--- Data supplied Enclosed Below ---
### src/rtl/ram_file_arbiter.sv
// rtl/ram_file_arbiter.sv - CPU/debug arbiter in front of a single-port file-register RAM
module ram_file_arbiter #(
  parameter int ADDR_WIDTH     = 9,
  parameter int DATA_WIDTH     = 8,
  parameter int CLEAR_ON_RESET = 1,
  parameter int STARVE_LIMIT   = 15
) (
  input  logic                  clk,
  input  logic                  rst_n,
  input  logic                  cpu_req,
  input  logic                  cpu_wr_en,
  input  logic [ADDR_WIDTH-1:0] cpu_addr,
  input  logic [DATA_WIDTH-1:0] cpu_data_in,
  output logic                  cpu_ready,
  output logic [DATA_WIDTH-1:0] cpu_data_out,
  input  logic                  dbg_req,
  input  logic                  dbg_wr_en,
  input  logic [ADDR_WIDTH-1:0] dbg_addr,
  input  logic [DATA_WIDTH-1:0] dbg_data_in,
  output logic                  dbg_ack,
  output logic [DATA_WIDTH-1:0] dbg_data_out,
  output logic                  clear_busy,
  output logic [ADDR_WIDTH-1:0] ram_addr,
  output logic                  ram_wr_en,
  output logic [DATA_WIDTH-1:0] ram_data_in,
  input  logic [DATA_WIDTH-1:0] ram_data_out
);

  // Wide enough to hold STARVE_LIMIT itself.
  localparam int SW = $clog2(STARVE_LIMIT + 2);

  typedef enum logic {S_CLEAR = 1'b0, S_RUN = 1'b1} state_t;

  localparam state_t RESET_STATE = (CLEAR_ON_RESET != 0) ? S_CLEAR : S_RUN;

  state_t                state_q, state_d;
  logic [ADDR_WIDTH-1:0] clr_cnt_q, clr_cnt_d;
  logic [SW-1:0]         starve_q, starve_d;
  logic                  dbg_out_q, dbg_out_d;
  logic [ADDR_WIDTH-1:0] addr_hold_q, addr_hold_d;

  logic dbg_free;
  logic forced;
  logic issue;
  logic cpu_sel;

  // A debug request may only be considered when nothing is awaiting its ack;
  // the ack cycle therefore ignores dbg_req, giving one issue per two cycles.
  assign dbg_free = (state_q == S_RUN) && dbg_req && !dbg_out_q;
  assign forced   = dbg_free && (starve_q == SW'(STARVE_LIMIT));
  assign issue    = dbg_free && (forced || !cpu_req);
  assign cpu_sel  = (state_q == S_RUN) && cpu_req && !forced;

  // State register: all flops, asynchronously reset.
  always_ff @(posedge clk or negedge rst_n) begin
    if (!rst_n) begin
      state_q     <= RESET_STATE;
      clr_cnt_q   <= '0;
      starve_q    <= '0;
      dbg_out_q   <= 1'b0;
      addr_hold_q <= '0;
    end else begin
      state_q     <= state_d;
      clr_cnt_q   <= clr_cnt_d;
      starve_q    <= starve_d;
      dbg_out_q   <= dbg_out_d;
      addr_hold_q <= addr_hold_d;
    end
  end

  // Next state: sweep the clear counter, then count cycles a debug request waits.
  always_comb begin
    state_d     = state_q;
    clr_cnt_d   = clr_cnt_q;
    starve_d    = starve_q;
    dbg_out_d   = issue;
    addr_hold_d = ram_addr;
    if (state_q == S_CLEAR) begin
      clr_cnt_d = clr_cnt_q + 1'b1;
      if (clr_cnt_q == '1) begin
        state_d = S_RUN;
      end
    end else if (issue) begin
      starve_d = '0;
    end else if (dbg_free) begin
      starve_d = starve_q + 1'b1;
    end
  end

  // Outputs: RAM port is a pure mux of the winning source; reset forces it quiet.
  always_comb begin
    ram_addr    = addr_hold_q;
    ram_wr_en   = 1'b0;
    ram_data_in = '0;
    cpu_ready   = 1'b0;
    clear_busy  = 1'b0;
    if (state_q == S_CLEAR) begin
      ram_addr   = clr_cnt_q;
      ram_wr_en  = 1'b1;
      clear_busy = 1'b1;
    end else begin
      cpu_ready = !forced;
      if (issue) begin
        ram_addr    = dbg_addr;
        ram_wr_en   = dbg_wr_en;
        ram_data_in = dbg_data_in;
      end else if (cpu_sel) begin
        ram_addr    = cpu_addr;
        ram_wr_en   = cpu_wr_en;
        ram_data_in = cpu_data_in;
      end
    end
    if (!rst_n) begin
      ram_addr    = '0;
      ram_wr_en   = 1'b0;
      ram_data_in = '0;
      cpu_ready   = 1'b0;
    end
  end

  assign dbg_ack      = dbg_out_q;
  assign dbg_data_out = dbg_out_q ? ram_data_out : '0;
  assign cpu_data_out = ram_data_out;

endmodule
--- End of Enclosed Data supplied ---
About this exercise: Every line above that includes the word "else" should be listed.

Answer space:
    end else begin
    end else if (issue) begin
    end else if (dbg_free) begin
    end else begin
      end else if (cpu_sel) begin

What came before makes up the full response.